AIM OF THE EXERCISE
Where does the word "lines" appear in the data? Copy every line that holds it.

======== RECORDS PROVIDED ========

===== src/rtl/ppu_px_sink.sv =====
// ppu_px_sink: captures the PPU pixel stream and packs four 2-bit pixels per
// framebuffer byte (first pixel in [7:6]), 40 bytes per line, 144 lines.
// Optional double buffering is enabled with `define PPU_PX_SINK_DBL_BUF_EN.
module ppu_px_sink (
    input  logic        clk,
    input  logic        rst,
    input  logic        LCD_EN,
    input  logic [1:0]  PPU_MODE,
    input  logic [1:0]  PX_OUT,
    input  logic        PX_valid,
    input  logic        ERR_CLR,
    output logic        FB_WR,
    output logic [13:0] FB_ADDR,
    output logic [7:0]  FB_DATA,
    output logic        FRAME_DONE,
    output logic        FB_BANK,
    output logic [7:0]  CUR_LY,
    output logic        ERR_SHORT,
    output logic        ERR_OVERRUN
);

    typedef enum logic [1:0] {
        ST_SYNC      = 2'd0,
        ST_WAIT_LINE = 2'd1,
        ST_CAPTURE   = 2'd2,
        ST_WAIT_VB   = 2'd3
    } state_t;

    localparam logic [1:0] MODE_VBLANK = 2'd1;
    localparam logic [1:0] MODE_DRAW   = 2'd3;

    state_t      state_q, state_d;
    logic [7:0]  col_q, col_d;
    logic [5:0]  pack_q, pack_d;
    logic [7:0]  ly_q, ly_d;
    logic [1:0]  prev_mode_q;
    logic        wr_q, wr_d;
    logic [12:0] addr_q, addr_d;
    logic [7:0]  data_q, data_d;
    logic        done_q, done_d;
    logic        bank_q, bank_d;
    logic        err_short_q, err_short_d;
    logic        err_ovr_q, err_ovr_d;
    logic        set_short, set_ovr;

    logic        vb_entry;
    logic [12:0] line_base;
    logic [12:0] wr_offset;
    logic [7:0]  partial_byte;
    logic        has_partial;

    // V_BLANK is acted on only at its first cycle so a long V_BLANK pulses once
    assign vb_entry    = (PPU_MODE == MODE_VBLANK) && (prev_mode_q != MODE_VBLANK);
    // CUR_LY * 40 as (ly << 5) + (ly << 3)
    assign line_base   = {ly_q, 5'b0} + {2'b0, ly_q, 3'b0};
    // col_q is the count before the current pixel, so col_q/4 is the byte index
    assign wr_offset   = line_base + {7'b0, col_q[7:2]};
    assign has_partial = (col_q[1:0] != 2'd0);

    // left-justify the pixels held in the pack register, zero-padding the tail
    always_comb begin
        case (col_q[1:0])
            2'd1:    partial_byte = {pack_q[1:0], 6'b0};
            2'd2:    partial_byte = {pack_q[3:0], 4'b0};
            2'd3:    partial_byte = {pack_q[5:0], 2'b0};
            default: partial_byte = 8'h00;
        endcase
    end

    // state register and all datapath registers
    always_ff @(posedge clk) begin
        if (rst) begin
            state_q     <= ST_SYNC;
            col_q       <= 8'd0;
            pack_q      <= 6'd0;
            ly_q        <= 8'd0;
            prev_mode_q <= 2'd0;
            wr_q        <= 1'b0;
            addr_q      <= 13'd0;
            data_q      <= 8'd0;
            done_q      <= 1'b0;
            bank_q      <= 1'b0;
            err_short_q <= 1'b0;
            err_ovr_q   <= 1'b0;
        end else begin
            state_q     <= state_d;
            col_q       <= col_d;
            pack_q      <= pack_d;
            ly_q        <= ly_d;
            prev_mode_q <= PPU_MODE;
            wr_q        <= wr_d;
            addr_q      <= addr_d;
            data_q      <= data_d;
            done_q      <= done_d;
            bank_q      <= bank_d;
            err_short_q <= err_short_d;
            err_ovr_q   <= err_ovr_d;
        end
    end

    // next-state logic; LCD off always returns to SYNC
    always_comb begin
        state_d = state_q;
        if (!LCD_EN) begin
            state_d = ST_SYNC;
        end else begin
            case (state_q)
                ST_SYNC: begin
                    if (PPU_MODE == MODE_VBLANK) state_d = ST_WAIT_LINE;
                end
                ST_WAIT_LINE: begin
                    if (!vb_entry && PPU_MODE == MODE_DRAW) state_d = ST_CAPTURE;
                end
                ST_CAPTURE: begin
                    if (vb_entry)
                        state_d = ST_WAIT_LINE;
                    else if (PPU_MODE != MODE_DRAW)
                        state_d = (ly_q == 8'd143) ? ST_WAIT_VB : ST_WAIT_LINE;
                end
                ST_WAIT_VB: begin
                    if (vb_entry) state_d = ST_WAIT_LINE;
                end
                default: state_d = ST_SYNC;
            endcase
        end
    end

    // datapath / output next values: packing, writes, line and frame bookkeeping
    always_comb begin
        col_d     = col_q;
        pack_d    = pack_q;
        ly_d      = ly_q;
        wr_d      = 1'b0;
        addr_d    = addr_q;
        data_d    = data_q;
        done_d    = 1'b0;
        set_short = 1'b0;
        set_ovr   = 1'b0;
        if (!LCD_EN) begin
            col_d  = 8'd0;
            pack_d = 6'd0;
            ly_d   = 8'd0;
        end else begin
            case (state_q)
                ST_SYNC: begin
                    col_d  = 8'd0;
                    pack_d = 6'd0;
                    if (PPU_MODE == MODE_VBLANK) ly_d = 8'd0;
                end
                ST_WAIT_LINE: begin
                    if (vb_entry) begin
                        // frame ended without reaching 144 lines
                        done_d    = 1'b1;
                        ly_d      = 8'd0;
                        set_short = 1'b1;
                    end else if (PPU_MODE == MODE_DRAW) begin
                        col_d  = 8'd0;
                        pack_d = 6'd0;
                    end
                end
                ST_CAPTURE: begin
                    if (PPU_MODE != MODE_DRAW) begin
                        if (has_partial) begin
                            wr_d   = 1'b1;
                            addr_d = wr_offset;
                            data_d = partial_byte;
                        end
                        if (col_q < 8'd160) set_short = 1'b1;
                        col_d  = 8'd0;
                        pack_d = 6'd0;
                        if (vb_entry) begin
                            done_d = 1'b1;
                            ly_d   = 8'd0;
                            if (ly_q != 8'd143) set_short = 1'b1;
                        end else begin
                            ly_d = ly_q + 8'd1;
                        end
                    end else if (PX_valid) begin
                        if (col_q < 8'd160) begin
                            pack_d = {pack_q[3:0], PX_OUT};
                            col_d  = col_q + 8'd1;
                            if (col_q[1:0] == 2'd3) begin
                                wr_d   = 1'b1;
                                addr_d = wr_offset;
                                data_d = {pack_q, PX_OUT};
                            end
                        end else begin
                            set_ovr = 1'b1;
                        end
                    end
                end
                ST_WAIT_VB: begin
                    if (vb_entry) begin
                        done_d = 1'b1;
                        ly_d   = 8'd0;
                    end else if (PPU_MODE == MODE_DRAW) begin
                        set_ovr = 1'b1;
                    end
                end
                default: ;
            endcase
        end
    end

    // sticky flags: a set in the same cycle as a clear wins
    assign err_short_d = (err_short_q & ~ERR_CLR) | set_short;
    assign err_ovr_d   = (err_ovr_q & ~ERR_CLR) | set_ovr;

`ifdef PPU_PX_SINK_DBL_BUF_EN
    // flip after the FRAME_DONE cycle so a frame-end flush stays in the old bank
    assign bank_d = bank_q ^ done_q;
`else
    assign bank_d = 1'b0;
`endif

    assign FB_WR       = wr_q;
    assign FB_ADDR     = {bank_q, addr_q};
    assign FB_DATA     = data_q;
    assign FRAME_DONE  = done_q;
    assign FB_BANK     = bank_q;
    assign CUR_LY      = ly_q;
    assign ERR_SHORT   = err_short_q;
    assign ERR_OVERRUN = err_ovr_q;

endmodule

===== config.mk =====
export PLATFORM = sky130hd
export DESIGN_NAME = ppu_px_sink
export DESIGN_NICKNAME = d
export VERILOG_FILES = /design/src/rtl/ppu_px_sink.sv
export SDC_FILE = /design/constraint.sdc
export NUM_CORES = 1
export LEC_CHECK = 0
export CAP_MARGIN = 40
export CORE_AREA = 4 4 75 77
export DETAILED_ROUTE_END_ITERATION = 16
export DIE_AREA = 0 0 79 81
export PLACE_DENSITY = 0.84
export SYNTH_ARGS = -nofsm -noshare
export SYNTH_HDL_FRONTEND = slang
export SYNTH_SLANG_ARGS = --single-unit

===== constraint.sdc =====
create_clock -name clk -period 3.89 [get_ports clk]
set_input_delay 1.167 -clock clk [delete_from_list [all_inputs] [get_ports clk]]
set_output_delay 1.167 -clock clk [all_outputs]
set_load 0.01 [all_outputs]

==> flow_summary_export.csv <==
group,metric,value,unit
run_status,run_status,"complete, no violations",
sta,slew-limit-headroom,56.81,%
flow_run,cap_violations,0,
die,die_w,79,um
place,dp_hpwl,4892,um
final_layout,multi_input_area,1652,um^2
place,gp_congestion,0.8887,
sta,rsz0062_at_grt,"false",
synthesis,synth_ff_type,"dfxtp_1",
final_layout,final_common_cell,"dfxtp_1",
cts,clkSinkCount,51,
critical_path,crit_path_start,"PPU_MODE[0]",
sta,skew,0.006074,ns
routing,wl,6608,um
hold_path,hold_start,"addr_q[10]$_SDFFE_PP0P_",
cts,cts_tree,"built",
synthesis,yosys.area.top_type,"dfxtp_1",
routing,drt_iter0_markers,139,
synthesis,netlist_instances,323,
synthesis,synth_edf_count,0,
die,dieArea,6399,um^2
cts,clockBufferDepth,2,
routing,vias,2534,
global_routing,antenna_found_initial,0,
cts,hold_buffers,0,
place,dpl_worst_slack,0.6694,ns
routing,viasPerCell,5.852,
synthesis,yosys_warnings,0,
cts,path_clk_slew,0.09,ns
cts,cts_resized,0,
synthesis,synth.area.top_cells,"dfxtp_1, ha_1, nor2_1, a21oi_1, nand2_1",
final_layout,num-fill-cells,437,
cts,post_cts_buffers,0,
sta,fin_crit_sh,76.09,%
die,ios,44,
die,die_h,81,um
final_layout,drive_gt1_share,4.408,%
cts,cts_made_buffers,5,
power,pwr_density_cell,284.5,nW/um^2
sta,finalSetupViolations,0,
die,num_rows,26,
sta,hold_viol,0,
power,p_leak,1.274,nW
sta,fin_setup_tns,0,ns
place,port_buffers,41,
routing,wl_per_cell,15.26,um
synthesis,async_flop_share,0,%
power,ir_drop,184.2,uV
global_routing,grt.total_usage,21.76,%
cts,cts.root.buffer_cell,"clkbuf_8",
sta,fin_crit,2.960,ns
critical_path,rr_startpoint,"CUR_LY[0]$_SDFFE_PP0P_",
sta,setup_ws,0.9301,ns
critical_path,worstPathArrival,3.16,ns
final_layout,layout_common_cells,"dfxtp_1, clkdlybuf4s50_1, nor2_1",
critical_path,worstPathRequired,4.09,ns
die,core_area,5010,um^2
global_routing,grt_pass1_vias,2344,
sta,worst_slew_pin_slew,0.6479,ns
cts,htree_levels,2,
synthesis,synth_seq_cells,51,
final_layout,seq_area,1021,um^2
final_layout,final_nets,400,
synthesis,ys_types,53,
routing,drc_errors,0,
synthesis,synth_top_area_share,36.40,%
critical_path,critPathMaxFanout,11,
synthesis,ys_seq_area_share,36.40,%
place,placed_area,3249,um^2
sta,max_freq,0.3379,GHz
synthesis,synth_area,2805,um^2
final_layout,final_area,3366,um^2
routing,drt_first_pass_iters,4,
cts,clk_latency,0.31,ns
critical_path,cp-end-kind,"register",
global_routing,grt_pass1_wl,11000,um
global_routing,grt_overflow,0,
hold_path,hold_class,"reg2reg",
synthesis,syn_area_per_cell,8.685,um^2
die,start_util,55.99,%
sta,holdWs,0.4546,ns
routing,ant_nets,0,
final_layout,postLayoutCoreUtil,67.18,%
final_layout,syn_to_final_growth,19.98,%
sta,finalMaxSlewViolations,0,
critical_path,start_kind,"input pin",
final_layout,n_antenna_cell,0,
global_routing,grt_max_degree,30,
critical_path,crit_type,"in2reg",
path summary, 6_finish.rpt:
kind	end	slack (ns)	cells past startpoint
worst max-delay path	FB_DATA[6]$_SDFFE_PP0P_	0.93	7
worst min-delay path	addr_q[10]$_SDFFE_PP0P_	0.45	2
worst max register to register	addr_q[12]$_SDFFE_PP0P_	1.21	8
worst min register to register	addr_q[10]$_SDFFE_PP0P_	0.45	2
per-layer routing:
layer | share of wire [%] | up-vias | track usage, %
met5 | 0 | - | 0
met4 | 1.5 | 0 | 7.216
met3 | 5.9 | 10 | 4.435
met2 | 49 | 81 | 36.20
met1 | 44 | 1207 | 28.33
li1 | - | 1236 | -
synth_stat cells (4+ instances only):
cell type and n:
dfxtp_1 51, nor2_1 34, nand2_1 28, ha_1 27, a21oi_1 25, inv_1 13, nand3_1 12, nor3_1 9
xnor2_1 8, a211oi_1 7, a22oi_1 7, nand2b_1 7, o21ai_0 6, a21o_1 5, clkbuf_1 5, nand3b_1 5
nand4_1 5, a22o_1 4, and3_1 4, buf_2 4, nor2b_1 4, nor4_1 4, o211ai_1 4
worst max-delay path: stages:
cell,delay [ns]
clkdlybuf4s50_1,0.75
and3_1,0.25
a31oi_1,0.11
or2_1,0.34
buf_4,0.22
a221oi_1,0.24
nor3_1,0.08
cell families (layout without fill, tap and decap cells):
| family | count (synthesis) | in the layout | synth area share (%) |
|---|---|---|---|
| other | 1 | 2 | 0.1337 |
| muxes | 1 | 1 | 0.3568 |
| buffers and inverters | 27 | 66 | 4.862 |
| AOI/OAI and AO/OA | 81 | 81 | 19.94 |
| and+or+nand+nor | 124 | 124 | 22.03 |
| DFF | 51 | 51 | 36.40 |
| adders and majority gates | 29 | 29 | 13.47 |
| xor gates and xnor gates | 9 | 9 | 2.810 |
sequential cells by signal, summed over array words and instances (netlist names):
register	flops
FRAME_DONE	1
FB_DATA	8
state_q	2
prev_mode_q	2
pack_q	6
ERR_SHORT	1
CUR_LY	8
FB_WR	1
col_q	8
addr_q	13
ERR_OVERRUN	1
final cells by class:
type | instances | share of cell area (%)
multi-input combinational | 246 | 49.07
sequential | 51 | 30.33
timing repair buffer | 45 | 13.09
tap | 70 | 2.602
clock buffer | 5 | 2.045
inverter | 13 | 1.450
clock inverter | 3 | 1.413
power breakdown:
part / internal (mW) / leakage [nW] / switching (mW)
logic: 0.0199 / 0.804 / 0.0358
clock network: 0.195 / 0.0587 / 0.181
registers: 0.524 / 0.411 / 0.00213
total: 0.739 / 1.27 / 0.219
stage by stage:
stage / instances / total power, mW
finish: 433 / 0.9577
global route: 433 / 0.9955
CTS: 433 / 0.9664
detailed placement: 425 / 0.5925
global placement: 425 / 0.5907
floorplan: 324 / 0.5753
Note: power is estimated with default switching activity, not from simulation.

========

REPLY
// framebuffer byte (first pixel in [7:6]), 40 bytes per line, 144 lines.
                        // frame ended without reaching 144 lines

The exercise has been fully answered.